»»

**src/hdl/sldda_pkg.sv**
```systemverilog
// Shared constants, command type and widths for the 3D stroke line generator
`timescale 1ns / 1ps
`default_nettype none

package sldda_pkg;

  // coordinate and fixed-point widths
  localparam int COORD_W   = 6;
  localparam int FRAC_W    = 8;
  localparam int OUT_W     = COORD_W + FRAC_W;
  localparam int DELTA_W   = COORD_W + 1;
  localparam int LEN_W     = COORD_W;
  localparam int MAG_W     = COORD_W + FRAC_W;
  localparam int NUM_AXES  = 3;

  // command queue between front and back
  localparam int QDEPTH    = 2;
  localparam int QPTR_W    = $clog2(QDEPTH);
  localparam int QCNT_W    = $clog2(QDEPTH + 1);

  // serial divider step counter
  localparam int DIV_CNT_W = $clog2(MAG_W);

  typedef enum logic {
    CMD_POINT,
    CMD_SEGMENT
  } cmd_kind_t;

  // one unit of work for the back end; lane 0 is x, 1 is y, 2 is z
  typedef struct packed {
    cmd_kind_t                          kind;
    logic [NUM_AXES-1:0]                neg;
    logic [NUM_AXES-1:0][COORD_W-1:0]   mag;
    logic [NUM_AXES-1:0][COORD_W-1:0]   base;
    logic [LEN_W-1:0]                   len;
  } seg_cmd_t;

endpackage

`default_nettype wire

```
**src/hdl/sldda_front.sv**
```systemverilog
// Front end: accepts stroke points, keeps the last point and classifies segments
`timescale 1ns / 1ps
`default_nettype none

module sldda_front
  import sldda_pkg::*;
(
  input  wire logic                      clk,
  input  wire logic                      rst_n,
  input  wire logic                      push,
  input  wire logic signed [COORD_W-1:0] in_point_x,
  input  wire logic signed [COORD_W-1:0] in_point_y,
  input  wire logic signed [COORD_W-1:0] in_point_z,
  input  wire logic                      in_stroke_start,
  input  wire logic                      q_full,
  output logic                           q_push,
  output seg_cmd_t                       q_cmd
);

  logic [COORD_W-1:0]        new_pt [NUM_AXES];
  logic [COORD_W-1:0]        prev_r [NUM_AXES];
  logic                      have_prev_r;
  logic signed [DELTA_W-1:0] delta [NUM_AXES];
  logic [DELTA_W-1:0]        abs_full [NUM_AXES];
  logic [COORD_W-1:0]        mag [NUM_AXES];
  logic [LEN_W-1:0]          len;
  logic                      accept;
  logic                      is_point;

  assign new_pt[0] = in_point_x;
  assign new_pt[1] = in_point_y;
  assign new_pt[2] = in_point_z;

  assign accept   = push && !q_full;
  assign is_point = in_stroke_start || !have_prev_r;

  // per-axis delta and magnitude
  always_comb begin
    for (int k = 0; k < NUM_AXES; k++) begin
      delta[k]    = DELTA_W'($signed(new_pt[k])) - DELTA_W'($signed(prev_r[k]));
      abs_full[k] = delta[k][DELTA_W-1] ? DELTA_W'(-delta[k]) : DELTA_W'(delta[k]);
      mag[k]      = abs_full[k][COORD_W-1:0];
    end
  end

  // major axis: z if strictly largest, else y if above x, else x
  always_comb begin
    priority if (mag[2] > mag[0] && mag[2] > mag[1]) begin
      len = mag[2];
    end else if (mag[1] > mag[0]) begin
      len = mag[1];
    end else begin
      len = mag[0];
    end
  end

  // command to the back end
  always_comb begin
    q_cmd.kind = is_point ? CMD_POINT : CMD_SEGMENT;
    q_cmd.len  = len;
    for (int k = 0; k < NUM_AXES; k++) begin
      q_cmd.neg[k]  = delta[k][DELTA_W-1];
      q_cmd.mag[k]  = mag[k];
      q_cmd.base[k] = is_point ? new_pt[k] : prev_r[k];
    end
  end

  // zero-length segments are dropped
  assign q_push = accept && (is_point || (len != '0));

  // kept point
  always_ff @(posedge clk) begin
    if (!rst_n) begin
      have_prev_r <= 1'b0;
      for (int k = 0; k < NUM_AXES; k++) begin
        prev_r[k] <= '0;
      end
    end else if (accept) begin
      have_prev_r <= 1'b1;
      for (int k = 0; k < NUM_AXES; k++) begin
        prev_r[k] <= new_pt[k];
      end
    end
  end

endmodule

`default_nettype wire

```
**src/hdl/sldda_queue.sv**
```systemverilog
// Short command queue between front and back end
`timescale 1ns / 1ps
`default_nettype none

module sldda_queue
  import sldda_pkg::*;
(
  input  wire logic     clk,
  input  wire logic     rst_n,
  input  wire logic     wr_en,
  input  wire seg_cmd_t wr_cmd,
  output logic          full,
  input  wire logic     rd_en,
  output seg_cmd_t      rd_cmd,
  output logic          empty
);

  seg_cmd_t          mem_r [QDEPTH];
  logic [QPTR_W-1:0] wr_ptr_r;
  logic [QPTR_W-1:0] rd_ptr_r;
  logic [QCNT_W-1:0] count_r;
  logic              do_wr;
  logic              do_rd;

  assign full   = (count_r == QCNT_W'(QDEPTH));
  assign empty  = (count_r == '0);
  assign do_wr  = wr_en && !full;
  assign do_rd  = rd_en && !empty;
  assign rd_cmd = mem_r[rd_ptr_r];

  // pointers and fill count
  always_ff @(posedge clk) begin
    if (!rst_n) begin
      wr_ptr_r <= '0;
      rd_ptr_r <= '0;
      count_r  <= '0;
    end else begin
      if (do_wr) begin
        wr_ptr_r <= (wr_ptr_r == QPTR_W'(QDEPTH - 1)) ? '0 : wr_ptr_r + QPTR_W'(1);
      end
      if (do_rd) begin
        rd_ptr_r <= (rd_ptr_r == QPTR_W'(QDEPTH - 1)) ? '0 : rd_ptr_r + QPTR_W'(1);
      end
      unique case ({do_wr, do_rd})
        2'b10:   count_r <= count_r + QCNT_W'(1);
        2'b01:   count_r <= count_r - QCNT_W'(1);
        default: count_r <= count_r;
      endcase
    end
  end

  // storage
  always_ff @(posedge clk) begin
    if (do_wr) begin
      mem_r[wr_ptr_r] <= wr_cmd;
    end
  end

endmodule

`default_nettype wire

```
**src/hdl/sldda_back.sv**
```systemverilog
// Back end: serial divide for the per-point step, then one point per cycle while the output is free
`timescale 1ns / 1ps
`default_nettype none

module sldda_back
  import sldda_pkg::*;
(
  input  wire logic              clk,
  input  wire logic              rst_n,
  input  wire seg_cmd_t          q_cmd,
  input  wire logic              q_empty,
  output logic                   q_pop,
  input  wire logic              pop,
  output logic                   empty,
  output logic signed [OUT_W-1:0] out_x,
  output logic signed [OUT_W-1:0] out_y,
  output logic signed [OUT_W-1:0] out_z,
  output logic                   out_last_point
);

  localparam int EXT_W = OUT_W + 1;

  typedef enum logic [1:0] {
    ST_IDLE,
    ST_DIVIDE,
    ST_STEP
  } state_t;

  state_t               state_r, state_nxt;
  logic [COORD_W-1:0]   base_r   [NUM_AXES];
  logic [COORD_W-1:0]   base_nxt [NUM_AXES];
  logic                 neg_r    [NUM_AXES];
  logic                 neg_nxt  [NUM_AXES];
  // dividend, then quotient once the divide is done
  logic [MAG_W-1:0]     num_r    [NUM_AXES];
  logic [MAG_W-1:0]     num_nxt  [NUM_AXES];
  logic [LEN_W-1:0]     rem_r    [NUM_AXES];
  logic [LEN_W-1:0]     rem_nxt  [NUM_AXES];
  logic [MAG_W-1:0]     accq_r   [NUM_AXES];
  logic [MAG_W-1:0]     accq_nxt [NUM_AXES];
  logic [LEN_W-1:0]     accr_r   [NUM_AXES];
  logic [LEN_W-1:0]     accr_nxt [NUM_AXES];
  logic [LEN_W-1:0]     len_r, len_nxt;
  logic [DIV_CNT_W-1:0] cnt_r, cnt_nxt;
  logic [LEN_W-1:0]     step_r, step_nxt;
  logic [OUT_W-1:0]     coord_r   [NUM_AXES];
  logic [OUT_W-1:0]     coord_nxt [NUM_AXES];
  logic                 last_r, last_nxt;
  logic                 valid_r, valid_nxt;

  // datapath intermediates
  logic [LEN_W:0]       trial     [NUM_AXES];
  logic                 ge        [NUM_AXES];
  logic [LEN_W:0]       rsum      [NUM_AXES];
  logic                 wrap      [NUM_AXES];
  logic [MAG_W-1:0]     accq_new  [NUM_AXES];
  logic signed [EXT_W-1:0] offs   [NUM_AXES];
  logic signed [EXT_W-1:0] base_ext [NUM_AXES];
  logic signed [EXT_W-1:0] coord_full [NUM_AXES];
  logic                 out_can;
  logic                 seg_last;

  assign out_can  = !valid_r || pop;
  assign seg_last = (step_r == len_r - LEN_W'(1));

  assign empty          = !valid_r;
  assign out_x          = coord_r[0];
  assign out_y          = coord_r[1];
  assign out_z          = coord_r[2];
  assign out_last_point = last_r;

  // restoring divide step and accumulator step, per lane
  always_comb begin
    for (int k = 0; k < NUM_AXES; k++) begin
      trial[k]    = {rem_r[k], num_r[k][MAG_W-1]};
      ge[k]       = (trial[k] >= {1'b0, len_r});
      rsum[k]     = {1'b0, accr_r[k]} + {1'b0, rem_r[k]};
      wrap[k]     = (rsum[k] >= {1'b0, len_r});
      accq_new[k] = accq_r[k] + num_r[k] + MAG_W'(wrap[k]);
      offs[k]     = neg_r[k] ? -$signed(EXT_W'(accq_new[k])) : $signed(EXT_W'(accq_new[k]));
      base_ext[k] = EXT_W'($signed(base_r[k])) <<< FRAC_W;
      coord_full[k] = base_ext[k] + offs[k];
    end
  end

  // sequencer
  always_comb begin
    state_nxt = state_r;
    len_nxt   = len_r;
    cnt_nxt   = cnt_r;
    step_nxt  = step_r;
    last_nxt  = last_r;
    valid_nxt = valid_r && !pop;
    q_pop     = 1'b0;
    for (int k = 0; k < NUM_AXES; k++) begin
      base_nxt[k]  = base_r[k];
      neg_nxt[k]   = neg_r[k];
      num_nxt[k]   = num_r[k];
      rem_nxt[k]   = rem_r[k];
      accq_nxt[k]  = accq_r[k];
      accr_nxt[k]  = accr_r[k];
      coord_nxt[k] = coord_r[k];
    end
    unique case (state_r)
      ST_IDLE: begin
        if (!q_empty) begin
          if (q_cmd.kind == CMD_POINT) begin
            // stroke start: the point itself with a zero fraction
            if (out_can) begin
              q_pop     = 1'b1;
              valid_nxt = 1'b1;
              last_nxt  = 1'b1;
              for (int k = 0; k < NUM_AXES; k++) begin
                coord_nxt[k] = OUT_W'($signed(q_cmd.base[k])) <<< FRAC_W;
              end
            end
          end else begin
            q_pop     = 1'b1;
            len_nxt   = q_cmd.len;
            cnt_nxt   = '0;
            state_nxt = ST_DIVIDE;
            for (int k = 0; k < NUM_AXES; k++) begin
              base_nxt[k] = q_cmd.base[k];
              neg_nxt[k]  = q_cmd.neg[k];
              num_nxt[k]  = MAG_W'(q_cmd.mag[k]) << FRAC_W;
              rem_nxt[k]  = '0;
            end
          end
        end
      end
      ST_DIVIDE: begin
        // one quotient bit per cycle on all three lanes
        for (int k = 0; k < NUM_AXES; k++) begin
          num_nxt[k] = {num_r[k][MAG_W-2:0], ge[k]};
          rem_nxt[k] = ge[k] ? LEN_W'(trial[k] - {1'b0, len_r}) : trial[k][LEN_W-1:0];
        end
        cnt_nxt = cnt_r + DIV_CNT_W'(1);
        if (cnt_r == DIV_CNT_W'(MAG_W - 1)) begin
          state_nxt = ST_STEP;
          step_nxt  = '0;
          for (int k = 0; k < NUM_AXES; k++) begin
            accq_nxt[k] = '0;
            accr_nxt[k] = '0;
          end
        end
      end
      ST_STEP: begin
        // add quotient and remainder, carry when remainder reaches length
        if (out_can) begin
          valid_nxt = 1'b1;
          last_nxt  = seg_last;
          step_nxt  = step_r + LEN_W'(1);
          for (int k = 0; k < NUM_AXES; k++) begin
            accq_nxt[k]  = accq_new[k];
            accr_nxt[k]  = wrap[k] ? LEN_W'(rsum[k] - {1'b0, len_r}) : rsum[k][LEN_W-1:0];
            coord_nxt[k] = coord_full[k][OUT_W-1:0];
          end
          if (seg_last) begin
            state_nxt = ST_IDLE;
          end
        end
      end
      default: begin
        state_nxt = ST_IDLE;
      end
    endcase
  end

  // state and registered outputs
  always_ff @(posedge clk) begin
    if (!rst_n) begin
      state_r <= ST_IDLE;
      valid_r <= 1'b0;
    end else begin
      state_r <= state_nxt;
      valid_r <= valid_nxt;
    end
    len_r  <= len_nxt;
    cnt_r  <= cnt_nxt;
    step_r <= step_nxt;
    last_r <= last_nxt;
    for (int k = 0; k < NUM_AXES; k++) begin
      base_r[k]  <= base_nxt[k];
      neg_r[k]   <= neg_nxt[k];
      num_r[k]   <= num_nxt[k];
      rem_r[k]   <= rem_nxt[k];
      accq_r[k]  <= accq_nxt[k];
      accr_r[k]  <= accr_nxt[k];
      coord_r[k] <= coord_nxt[k];
    end
  end

endmodule

`default_nettype wire

```
**src/hdl/stroke_line_dda_3d.sv**
```systemverilog
// Top level of the 3D stroke line generator: front end, command queue, back end
//
//   channel  ports                                       handshake
//   input    in_point_x/y/z, in_stroke_start             push, full
//   result   out_x/y/z, out_last_point                   empty, pop
//
// A stroke-start point (or the first point after reset) goes straight from the
// queue to the output. A segment of major length L is loaded, then serially
// divided (one quotient bit per cycle, COORD_W+FRAC_W steps), then gives L points,
// one point per cycle while the output is free. Zero-length segments cost nothing.
// Reset is synchronous; there is no clearing pass.
// A queue of two commands lets points be taken while the back end works or
// while pop is held low; full rises only when both entries are waiting.
`timescale 1ns / 1ps
`default_nettype none

module stroke_line_dda_3d
  import sldda_pkg::*;
(
  input  wire logic                      clk,
  input  wire logic                      rst_n,
  input  wire logic                      push,
  output logic                           full,
  input  wire logic signed [COORD_W-1:0] in_point_x,
  input  wire logic signed [COORD_W-1:0] in_point_y,
  input  wire logic signed [COORD_W-1:0] in_point_z,
  input  wire logic                      in_stroke_start,
  output logic                           empty,
  input  wire logic                      pop,
  output logic signed [OUT_W-1:0]        out_x,
  output logic signed [OUT_W-1:0]        out_y,
  output logic signed [OUT_W-1:0]        out_z,
  output logic                           out_last_point
);

  logic     q_push;
  logic     q_pop;
  logic     q_empty;
  seg_cmd_t q_wr_cmd;
  seg_cmd_t q_rd_cmd;

  // classify incoming points
  sldda_front u_front (
    .clk             (clk),
    .rst_n           (rst_n),
    .push            (push),
    .in_point_x      (in_point_x),
    .in_point_y      (in_point_y),
    .in_point_z      (in_point_z),
    .in_stroke_start (in_stroke_start),
    .q_full          (full),
    .q_push          (q_push),
    .q_cmd           (q_wr_cmd)
  );

  // command queue
  sldda_queue u_queue (
    .clk    (clk),
    .rst_n  (rst_n),
    .wr_en  (q_push),
    .wr_cmd (q_wr_cmd),
    .full   (full),
    .rd_en  (q_pop),
    .rd_cmd (q_rd_cmd),
    .empty  (q_empty)
  );

  // point generation
  sldda_back u_back (
    .clk            (clk),
    .rst_n          (rst_n),
    .q_cmd          (q_rd_cmd),
    .q_empty        (q_empty),
    .q_pop          (q_pop),
    .pop            (pop),
    .empty          (empty),
    .out_x          (out_x),
    .out_y          (out_y),
    .out_z          (out_z),
    .out_last_point (out_last_point)
  );

endmodule

`default_nettype wire

```
**config.mk**
```make
export PLATFORM = sky130hd
export DESIGN_NAME = stroke_line_dda_3d
export DESIGN_NICKNAME = d
export VERILOG_FILES = /design/src/hdl/sldda_pkg.sv /design/src/hdl/sldda_front.sv /design/src/hdl/sldda_queue.sv /design/src/hdl/sldda_back.sv /design/src/hdl/stroke_line_dda_3d.sv
export SDC_FILE = /design/constraint.sdc
export NUM_CORES = 1
export LEC_CHECK = 0
export ABC_AREA = 1
export BUFFER_PORTS_ARGS = -buffer_cell sky130_fd_sc_hd__clkbuf_2
export CELL_PAD_IN_SITES_DETAIL_PLACEMENT = 0
export CELL_PAD_IN_SITES_GLOBAL_PLACEMENT = 1
export CORE_ASPECT_RATIO = 0.5
export CORE_MARGIN = 3
export CORE_UTILIZATION = 53
export DETAILED_ROUTE_END_ITERATION = 8
export HOLD_SLACK_MARGIN = 0.02
export PLACE_DENSITY = 0.92
export SLEW_MARGIN = 15
export SYNTH_ARGS = -nofsm -noshare
export SYNTH_HDL_FRONTEND = slang
export SYNTH_SLANG_ARGS = --single-unit
```
**constraint.sdc**
```tcl
create_clock -name clk -period 8.9 [get_ports clk]
set_clock_uncertainty 0.2 [all_clocks]
set_input_delay 0.89 -clock clk [delete_from_list [all_inputs] [get_ports clk]]
set_output_delay 0.89 -clock clk [all_outputs]
set_load 0.005 [all_outputs]
```
Word level (Yosys, flattened, before mapping)
Memory sizes are Yosys's and may differ from the RTL's. A register that Yosys moved wholly into a read port is not among the register bits.
Cells that the tools add are included.

storage, ports and cells
  register bits after elaboration = 25
  memory bits (writable) = 293
  bits of input ports = 23
  output and inout port bits = 45
  word-level logic and storage cells = 186
  memories kept = 9

memory list
  name            words  width  rd ports  clocked after Yosys merged registers in  wr ports  line               text
  u_queue.mem_r   2      46     1         1                                        1         sldda_queue.sv:18  seg_cmd_t mem_r [QDEPTH];
  u_back.accq_r   3      14     3         0                                        3         sldda_back.sv:39   logic [MAG_W-1:0] accq_r [NUM_AXES];
  u_back.coord_r  3      14     3         0                                        3         sldda_back.sv:46   logic [OUT_W-1:0] coord_r [NUM_AXES];
  u_back.num_r    3      14     3         0                                        3         sldda_back.sv:35   logic [MAG_W-1:0] num_r [NUM_AXES];
  u_back.accr_r   3      6      3         0                                        3         sldda_back.sv:41   logic [LEN_W-1:0] accr_r [NUM_AXES];
  u_back.base_r   3      6      3         0                                        3         sldda_back.sv:30   logic [COORD_W-1:0] base_r [NUM_AXES];
  +3 memories     -      -      -         -                                        -         -

operators by class
  $add $sub $neg = 34
  $lt $le $gt $ge = 9
  equal/unequal tests = 14
  mux-type cells = 80
  bitwise logic cells = 4
  reductions and logical operators = 26

operators with widths
  kind                                                                     number
  42-bit two-way mux                                                       8
  42-bit case mux with 2 select lines                                      3
  18-bit two-way mux                                                       7
  6-bit two-way mux                                                        19
  14-bit adder                                                             6
  18-bit case mux with 2 select lines                                      2
  14-bit by 1-bit adder with 14-bit output                                 3
  7-bit by 6-bit greater-or-equal comparator with 1-bit output             6
  14-bit two-way mux                                                       3
  14-bit negator                                                           3
  6-bit subtractor                                                         6
  1-bit two-way mux                                                        22
  6-bit by 6-bit adder with 7-bit output                                   3
  6-bit by 6-bit subtractor with 7-bit output                              3
  6-bit > comparator                                                       3
  6-bit negator                                                            3
  6-bit case mux with 2 select lines                                       1
  2-bit two-way mux                                                        5
  2-bit by 1-bit inequality test with 1-bit output, second input constant  5
  5-bit AND reduction                                                      2
  3-bit two-way mux                                                        3
  3-bit AND reduction                                                      3
  4-bit two-way mux                                                        2
  4-bit case mux with 2 select lines                                       1
  22 further kinds                                                         45

Longest topological paths before layout
An unclocked memory read counts as a cell.

  word-level depth = 13
  gate-level depth with buffers = 42
  gate-level depth less buffers = 42

By module
A second synthesis with hierarchy kept.

second synthesis, totals
  cells, all modules = 2321
  area, all modules = 20651.1 µm²

by module, submodules not included
  module       times used  cells an instance  area an instance (µm²)  seq. area each (µm²)
  sldda_back   1           1717               14091.0                 6065.8
  sldda_queue  1           183                3771.1                  2862.7
  sldda_front  1           421                2788.9                  560.5

Worst setup path before layout
Ideal clock, no wire load.

  path kind = input -> register
  from = input port in_point_y[0]
  to = memory u_queue.mem_r[0][0] (netlist bit) (enable)
  setup time = 450 ps
  arrival = 5583 ps
  data required time = 8250 ps
  path slack = 2668 ps
  stages on the path = 28
  buffers on the path = 0
  cell sequence = inv_1 ha_1 inv_1 fa_1 xnor2_1 nand3_1 inv_1 nand3_1 nand2_1 nand2_1 nand2_1 inv_1 ha_1 nand2_1 inv_1 nand2_1 nand2_1 inv_1 nand3_2 inv_1 nand2_1 nand2_1 nor2_1 nand3_1 nor2_1 nand3_2 nand2_1 nor2_1

RTL lines
  item         line                      text
  from (decl)  stroke_line_dda_3d.sv:25  input wire logic signed [COORD_W-1:0] in_point_y,
  to (decl)    sldda_queue.sv:18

««

Reproduce exactly the section above that begins at the line containing "clocked after Yosys" and ends at the line containing "7-bit by 6-bit", leaving out all other lines.

  name            words  width  rd ports  clocked after Yosys merged registers in  wr ports  line               text
  u_queue.mem_r   2      46     1         1                                        1         sldda_queue.sv:18  seg_cmd_t mem_r [QDEPTH];
  u_back.accq_r   3      14     3         0                                        3         sldda_back.sv:39   logic [MAG_W-1:0] accq_r [NUM_AXES];
  u_back.coord_r  3      14     3         0                                        3         sldda_back.sv:46   logic [OUT_W-1:0] coord_r [NUM_AXES];
  u_back.num_r    3      14     3         0                                        3         sldda_back.sv:35   logic [MAG_W-1:0] num_r [NUM_AXES];
  u_back.accr_r   3      6      3         0                                        3         sldda_back.sv:41   logic [LEN_W-1:0] accr_r [NUM_AXES];
  u_back.base_r   3      6      3         0                                        3         sldda_back.sv:30   logic [COORD_W-1:0] base_r [NUM_AXES];
  +3 memories     -      -      -         -                                        -         -

operators by class
  $add $sub $neg = 34
  $lt $le $gt $ge = 9
  equal/unequal tests = 14
  mux-type cells = 80
  bitwise logic cells = 4
  reductions and logical operators = 26

operators with widths
  kind                                                                     number
  42-bit two-way mux                                                       8
  42-bit case mux with 2 select lines                                      3
  18-bit two-way mux                                                       7
  6-bit two-way mux                                                        19
  14-bit adder                                                             6
  18-bit case mux with 2 select lines                                      2
  14-bit by 1-bit adder with 14-bit output                                 3
  7-bit by 6-bit greater-or-equal comparator with 1-bit output             6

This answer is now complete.